腹黒いとかいうレベルじゃないでしょ、これ。どう考えてもこれは、人でなしと呼んで過言ではないレベル。人を人とも思ってない小鳩くんと二人、これはマジ人でなし。この二人が一度、ドロップアウトしてしまったのは自分たちがまともな人間の集団に混じ入るには、あまりにまともでなさすぎたことへの自覚が足りなかったってことになるのか。
反省した二人は、自身の狼であり狐である本性を否定して協力してお互いを戒め合うことで子羊たる小市民になり切ろうとしたものの、狼さんや狐さんが無垢な子羊さんになれるわけがなく、お互い自分の凶悪な欲望を抑えきることを放棄してしまい、結局戒めであった互恵関係は邪魔な鎖となり果てて、二人は別れざるを得なかった、というのが前回までの展開、となるわけだ。
つまるところ、前の夏季限定の段階で小山内さんも小鳩くんも、小市民になろうとするのは既に諦める、というかポイして地面に叩きつけてグリグリと靴底で踏み躙ってしまってたんだな。
それでも、狼と狐の本性を剥きだしにすれば、子羊の群れたる普通の学生生活からははじき出されてしまうのは経験済み。とはいえ子羊になるのは無理だと判明。だから、それぞれ慎重に羊の皮を被って、そう、普通に彼氏彼女なんか作ったりして、羊の群れの中で息を潜めていたわけだ。
ところが、羊の皮を被るという処世術を身につけたものの、どうにもそれでは獣の欲望が満たされきれず、ジリジリと欲求不満がたまってきた所で、連続放火事件なるでっかい獲物が転がってきたわけだ。

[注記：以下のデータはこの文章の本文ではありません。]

`config.mk`:
```
export PLATFORM = sky130hd
export DESIGN_NAME = fetch_unit_flat
export DESIGN_NICKNAME = d
export VERILOG_FILES = /design/src/rtl/fetch_unit_if.sv /design/src/rtl/fetch_unit.sv /design/src/flat_wrapper.sv
export SDC_FILE = /design/constraint.sdc
export NUM_CORES = 1
export LEC_CHECK = 0
export BUFFER_PORTS_ARGS = -buffer_cell sky130_fd_sc_hd__buf_2
export CORE_MARGIN = 4
export CORE_UTILIZATION = 50
export CTS_CLUSTER_SIZE = 16
export DETAILED_ROUTE_END_ITERATION = 12
export PLACE_DENSITY_LB_ADDON = 0.2
export SETUP_SLACK_MARGIN = 0.3
export SYNTH_ARGS = -nofsm -noshare
export SYNTH_HDL_FRONTEND = slang
export SYNTH_SLANG_ARGS = --single-unit
```
`constraint.sdc`:
```
create_clock -name clk -period 5.4 [get_ports clk]
set_input_delay 1.08 -clock clk [delete_from_list [all_inputs] [get_ports clk]]
set_output_delay 1.08 -clock clk [all_outputs]
set_load 0.02 [all_outputs]
```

小山内さんと小鳩くんの新たな関係というのは、以前の互恵関係とは明らかに違うのがまた恐ろしいんですよね。前のそれは、お互いの本性が剥き出しにならないように押し殺し合い、戒め合う拘束の関係であり、監視しあう関係だったわけですが、今回新たに結ばれたそれは、明らかにそれぞれの本性を肯定し、よりよくお互いの欲求を満たし合い、より最適な形で叶え合うために結ばれた、本当の意味での互恵関係になっている。
まともな人たちからしたら、最悪ですよ、これ(苦笑
羊の皮を被るという知恵をつけた獣たちが、さらに協力しあうことでより巧妙に、より効率的に餌を食い散らかす体制を整えたってことなんですから。
瓜野くんなんか、あの視野の狭さ、傲岸さ、一度健吾に自身の性格の危険性を指摘されているにも関わらず、まるで省みることなく増長して短慮を繰り返していたあたり、まったく同情の余地なく自業自得なのですが、それでも小山内さんのやり口は、鬼畜外道以外の何者でもないんだよなあ。いやでも、彼女が途中で方向転換した理由を彼女の口から聞かされると、そりゃあ仕方ありませんな、と苦笑してしまったわけですけど。

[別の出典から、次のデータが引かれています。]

==> src/rtl/nttn_host_driver_pkg.sv <==
// Shared encodings for the NTTN host driver: opcodes, FSM states and ring-size helpers.
// Falls back to local defaults when the project defines.v has not been read first.
`ifndef DATA_SIZE_ARB
`define DATA_SIZE_ARB 32
`endif
`ifndef RING_DEPTH
`define RING_DEPTH 8
`endif
`ifndef PE_DEPTH
`define PE_DEPTH 3
`endif

package nttn_host_driver_pkg;

    typedef enum logic [1:0] {
        OP_LOAD_TW = 2'b00,
        OP_NTT     = 2'b01,
        OP_INTT    = 2'b10,
        OP_ILLEGAL = 2'b11
    } op_e;

    typedef enum logic [2:0] {
        S_IDLE,
        S_PULSE,
        S_STREAM,
        S_GAP,
        S_START,
        S_WAIT_DONE,
        S_CAPTURE,
        S_RESP
    } state_e;

    // Number of twiddle words NTTN expects for one direction (W or WINV).
    function automatic int unsigned tw_words(input int ring_depth, input int pe_depth);
        return (((1 << (ring_depth - pe_depth)) - 1) + pe_depth) << pe_depth;
    endfunction

    function automatic int unsigned n_words(input int ring_depth);
        return 1 << ring_depth;
    endfunction

endpackage

==> src/rtl/nttn_host_driver_if.sv <==
// Bundle of command, response, host-memory and NTTN pins around the host driver.
// master = the driver itself, slave = interconnect / memory / NTTN side.
interface nttn_host_driver_if #(
    parameter int DATA_SIZE = 32,
    parameter int ADDR_W    = 16
);
    logic                 cmd_valid, cmd_ready;
    logic [1:0]           cmd_op;
    logic [ADDR_W-1:0]    cmd_src, cmd_dst;
    logic                 rsp_valid, rsp_err;
    logic                 mem_rd;
    logic [ADDR_W-1:0]    mem_raddr;
    logic [DATA_SIZE-1:0] mem_rdata;
    logic                 mem_we;
    logic [ADDR_W-1:0]    mem_waddr;
    logic [DATA_SIZE-1:0] mem_wdata;
    logic                 load_w, load_data, start, start_intt;
    logic [DATA_SIZE-1:0] din;
    logic                 done;
    logic [DATA_SIZE-1:0] dout;

    modport master (
        input  cmd_valid, cmd_op, cmd_src, cmd_dst, mem_rdata, done, dout,
        output cmd_ready, rsp_valid, rsp_err, mem_rd, mem_raddr, mem_we, mem_waddr,
               mem_wdata, load_w, load_data, start, start_intt, din
    );

    modport slave (
        output cmd_valid, cmd_op, cmd_src, cmd_dst, mem_rdata, done, dout,
        input  cmd_ready, rsp_valid, rsp_err, mem_rd, mem_raddr, mem_we, mem_waddr,
               mem_wdata, load_w, load_data, start, start_intt, din
    );
endinterface

==> src/rtl/nttn_host_stream.sv <==
// Address counter plus one-cycle read pipeline feeding din; used for twiddle and data streams.
// The first read is issued combinationally in the kick cycle so din lines up one cycle after the pulse.
module nttn_host_stream #(
    parameter int DATA_SIZE = 32,
    parameter int ADDR_W    = 16,
    parameter int LEN_W     = 32
) (
    input  logic                 clk,
    input  logic                 rst_n,
    input  logic                 kick,
    input  logic [ADDR_W-1:0]    base,
    input  logic [LEN_W-1:0]     len,
    input  logic [DATA_SIZE-1:0] rdata,
    output logic                 rd,
    output logic [ADDR_W-1:0]    raddr,
    output logic [DATA_SIZE-1:0] din
);
    logic              active, rd_q;
    logic [ADDR_W-1:0] ptr;
    logic [LEN_W-1:0]  left;

    assign rd    = kick || active;
    assign raddr = kick ? base : (active ? ptr : '0);

    always_ff @(posedge clk or negedge rst_n) begin
        if (!rst_n) begin
            active <= 1'b0;
            rd_q   <= 1'b0;
            ptr    <= '0;
            left   <= '0;
            din    <= '0;
        end else begin
            rd_q <= rd;
            if (rd_q) din <= rdata;
            // Pointer wraps naturally modulo 2^ADDR_W.
            if (kick) begin
                ptr    <= base + ADDR_W'(1);
                left   <= len - LEN_W'(1);
                active <= (len > LEN_W'(1));
            end else if (active) begin
                ptr    <= ptr + ADDR_W'(1);
                left   <= left - LEN_W'(1);
                active <= (left != LEN_W'(1));
            end
        end
    end
endmodule

==> src/rtl/nttn_host_driver.sv <==
// Command-driven initiator for the NTTN load/start/unload protocol.
// Optional WAIT_DONE watchdog enabled by defining NTTN_HOST_TIMEOUT_EN.
module nttn_host_driver
    import nttn_host_driver_pkg::*;
#(
    parameter int DATA_SIZE  = `DATA_SIZE_ARB,
    parameter int RING_DEPTH = `RING_DEPTH,
    parameter int PE_DEPTH   = `PE_DEPTH,
    parameter int ADDR_W     = 16,
    parameter int GAP        = 5,
    parameter int TIMEOUT    = 1 << 20
) (
    input logic                clk,
    input logic                reset,
    nttn_host_driver_if.master bus
);
    localparam int unsigned TW     = tw_words(RING_DEPTH, PE_DEPTH);
    localparam int unsigned N      = n_words(RING_DEPTH);
    localparam int unsigned TW_LEN = 2 * TW + 2;
    localparam int          CNT_W  = 32;

    state_e            state, state_n;
    op_e               op_q;
    logic              err_q, tw_loaded, settle;
    logic [ADDR_W-1:0] dst_q;
    logic [CNT_W-1:0]  cnt, len, stream_last;
    logic              cmd_fire, cmd_bad, kick, timeout;

    assign cmd_fire    = bus.cmd_valid && (state == S_IDLE);
    assign cmd_bad     = (bus.cmd_op == OP_ILLEGAL) || ((bus.cmd_op != OP_LOAD_TW) && !tw_loaded);
    assign kick        = cmd_fire && !cmd_bad;
    assign len         = (bus.cmd_op == OP_LOAD_TW) ? CNT_W'(TW_LEN) : CNT_W'(N);
    assign stream_last = (op_q == OP_LOAD_TW) ? CNT_W'(TW_LEN - 1) : CNT_W'(N - 1);

`ifdef NTTN_HOST_TIMEOUT_EN
    // cnt is 1 on the first cycle done is actually sampled.
    assign timeout = (state == S_WAIT_DONE) && !settle && !bus.done && (cnt >= CNT_W'(TIMEOUT));
`else
    logic unused_timeout;
    assign unused_timeout = (TIMEOUT == 0);
    assign timeout        = 1'b0;
`endif

    nttn_host_stream #(.DATA_SIZE(DATA_SIZE), .ADDR_W(ADDR_W), .LEN_W(CNT_W)) u_stream (
        .clk   (clk),
        .rst_n (reset),
        .kick  (kick),
        .base  (bus.cmd_src),
        .len   (len),
        .rdata (bus.mem_rdata),
        .rd    (bus.mem_rd),
        .raddr (bus.mem_raddr),
        .din   (bus.din)
    );

    always_ff @(posedge clk or negedge reset) begin
        if (!reset) state <= S_IDLE;
        else        state <= state_n;
    end

    always_comb begin
        state_n = state;
        unique case (state)
            S_IDLE:      if (cmd_fire) state_n = S_PULSE;
            S_PULSE:     state_n = err_q ? S_RESP : S_STREAM;
            S_STREAM:    if (cnt == stream_last) state_n = S_GAP;
            S_GAP:       if (cnt == CNT_W'(GAP - 1)) state_n = (op_q == OP_LOAD_TW) ? S_RESP : S_START;
            S_START:     state_n = S_WAIT_DONE;
            S_WAIT_DONE: if (!settle && bus.done) state_n = S_CAPTURE;
                         else if (timeout)        state_n = S_RESP;
            S_CAPTURE:   if (cnt == CNT_W'(N - 1)) state_n = S_RESP;
            S_RESP:      state_n = S_IDLE;
            default:     state_n = S_IDLE;
        endcase
    end

    always_comb begin
        bus.cmd_ready  = (state == S_IDLE);
        bus.load_w     = (state == S_PULSE) && !err_q && (op_q == OP_LOAD_TW);
        bus.load_data  = (state == S_PULSE) && !err_q && (op_q != OP_LOAD_TW);
        bus.start      = (state == S_START) && (op_q == OP_NTT);
        bus.start_intt = (state == S_START) && (op_q == OP_INTT);
        bus.rsp_valid  = (state == S_RESP);
        bus.rsp_err    = (state == S_RESP) && err_q;
    end

    always_ff @(posedge clk or negedge reset) begin
        if (!reset) begin
            cnt           <= '0;
            settle        <= 1'b0;
            op_q          <= OP_LOAD_TW;
            err_q         <= 1'b0;
            dst_q         <= '0;
            tw_loaded     <= 1'b0;
            bus.mem_we    <= 1'b0;
            bus.mem_waddr <= '0;
            bus.mem_wdata <= '0;
        end else begin
            cnt    <= (state_n != state) ? '0 : cnt + CNT_W'(1);
            // The cycle right after start is a mandatory idle; done is not looked at there.
            settle <= (state == S_START);
            if (cmd_fire) begin
                op_q  <= op_e'(bus.cmd_op);
                err_q <= cmd_bad;
                dst_q <= bus.cmd_dst;
            end
            if (timeout) err_q <= 1'b1;
            if ((state == S_RESP) && !err_q && (op_q == OP_LOAD_TW)) tw_loaded <= 1'b1;
            bus.mem_we <= (state == S_CAPTURE);
            if (state == S_CAPTURE) begin
                bus.mem_waddr <= dst_q + ADDR_W'(cnt);
                bus.mem_wdata <= bus.dout;
            end
        end
    end
endmodule

==> src/flat_wrapper.sv <==
// flat-port wrapper written by rule: the top's interface ports become plain ports
module nttn_host_driver_flat import nttn_host_driver_pkg::*;
#(
    parameter int DATA_SIZE  = `DATA_SIZE_ARB,
    parameter int RING_DEPTH = `RING_DEPTH,
    parameter int PE_DEPTH   = `PE_DEPTH,
    parameter int ADDR_W     = 16,
    parameter int GAP        = 5,
    parameter int TIMEOUT    = 1 << 20
)
  (clk, reset, bus_cmd_valid, bus_cmd_op, bus_cmd_src, bus_cmd_dst, bus_mem_rdata, bus_done, bus_dout, bus_cmd_ready, bus_rsp_valid, bus_rsp_err, bus_mem_rd, bus_mem_raddr, bus_mem_we, bus_mem_waddr, bus_mem_wdata, bus_load_w, bus_load_data, bus_start, bus_start_intt, bus_din);
  nttn_host_driver_if #(.DATA_SIZE(DATA_SIZE), .ADDR_W(ADDR_W)) bus_i ();
  input logic clk;
  input logic reset;
  input wire logic [$bits(bus_i.cmd_valid)-1:0] bus_cmd_valid;
  input wire logic [$bits(bus_i.cmd_op)-1:0] bus_cmd_op;
  input wire logic [$bits(bus_i.cmd_src)-1:0] bus_cmd_src;
  input wire logic [$bits(bus_i.cmd_dst)-1:0] bus_cmd_dst;
  input wire logic [$bits(bus_i.mem_rdata)-1:0] bus_mem_rdata;
  input wire logic [$bits(bus_i.done)-1:0] bus_done;
  input wire logic [$bits(bus_i.dout)-1:0] bus_dout;
  output wire logic [$bits(bus_i.cmd_ready)-1:0] bus_cmd_ready;
  output wire logic [$bits(bus_i.rsp_valid)-1:0] bus_rsp_valid;
  output wire logic [$bits(bus_i.rsp_err)-1:0] bus_rsp_err;
  output wire logic [$bits(bus_i.mem_rd)-1:0] bus_mem_rd;
  output wire logic [$bits(bus_i.mem_raddr)-1:0] bus_mem_raddr;
  output wire logic [$bits(bus_i.mem_we)-1:0] bus_mem_we;
  output wire logic [$bits(bus_i.mem_waddr)-1:0] bus_mem_waddr;
  output wire logic [$bits(bus_i.mem_wdata)-1:0] bus_mem_wdata;
  output wire logic [$bits(bus_i.load_w)-1:0] bus_load_w;
  output wire logic [$bits(bus_i.load_data)-1:0] bus_load_data;
  output wire logic [$bits(bus_i.start)-1:0] bus_start;
  output wire logic [$bits(bus_i.start_intt)-1:0] bus_start_intt;
  output wire logic [$bits(bus_i.din)-1:0] bus_din;
  assign bus_i.cmd_valid = bus_cmd_valid;
  assign bus_i.cmd_op = bus_cmd_op;
  assign bus_i.cmd_src = bus_cmd_src;
  assign bus_i.cmd_dst = bus_cmd_dst;
  assign bus_i.mem_rdata = bus_mem_rdata;
  assign bus_i.done = bus_done;
  assign bus_i.dout = bus_dout;
  assign bus_cmd_ready = bus_i.cmd_ready;
  assign bus_rsp_valid = bus_i.rsp_valid;
  assign bus_rsp_err = bus_i.rsp_err;
  assign bus_mem_rd = bus_i.mem_rd;
  assign bus_mem_raddr = bus_i.mem_raddr;
  assign bus_mem_we = bus_i.mem_we;
  assign bus_mem_waddr = bus_i.mem_waddr;
  assign bus_mem_wdata = bus_i.mem_wdata;
  assign bus_load_w = bus_i.load_w;
  assign bus_load_data = bus_i.load_data;
  assign bus_start = bus_i.start;
  assign bus_start_intt = bus_i.start_intt;
  assign bus_din = bus_i.din;
  nttn_host_driver #(.DATA_SIZE(DATA_SIZE), .RING_DEPTH(RING_DEPTH), .PE_DEPTH(PE_DEPTH), .ADDR_W(ADDR_W), .GAP(GAP), .TIMEOUT(TIMEOUT)) u_core (.clk(clk), .reset(reset), .bus(bus_i));
endmodule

小山内さんと小鳩くん、完全に戒めから解かれた状態ながら、二人それぞれ個別に動いていて、この有様ですから、二人が再び、いや新たな互恵関係を結んだ状態で動き出した場合、それほどの目を覆わんばかりの惨劇が繰り広げられるのか。想像するだに恐ろしくも、怖いもの見たさで読んでみたくて仕方ないのが心情というもの。
次回はいつになるかわからないけど、じっくりと震えながら待つ所存。


しかしこれ、小山内さんと小鳩くんの関係に、恋だの愛だのという感情はあるのかしらねえ。本人たちがサバサバと割り切っているほどには、利害関係だけの乾いた関係には見えないんですけど。まあ、二人ともお互い以外の人間を、まともに向き合う関係として認識してないからなあ。唯一無二の対等な関係として、お互いの関係以外に湿度がまるでないからそう感じるのかもしれないけど。二人が認めている健吾ですら、かなり乾ききった関係だし。

その健吾だけど、彼が新聞部というのはどう考えても似合わないよなあ。マスコミとは一番そりの合わなさそうな性格に見えるんだけど。だからこそ、彼が率いていた時代は保守に徹してしまっていたんだろうけど。いったい何があって新聞部なんかに入ってしまったんだろう、彼は。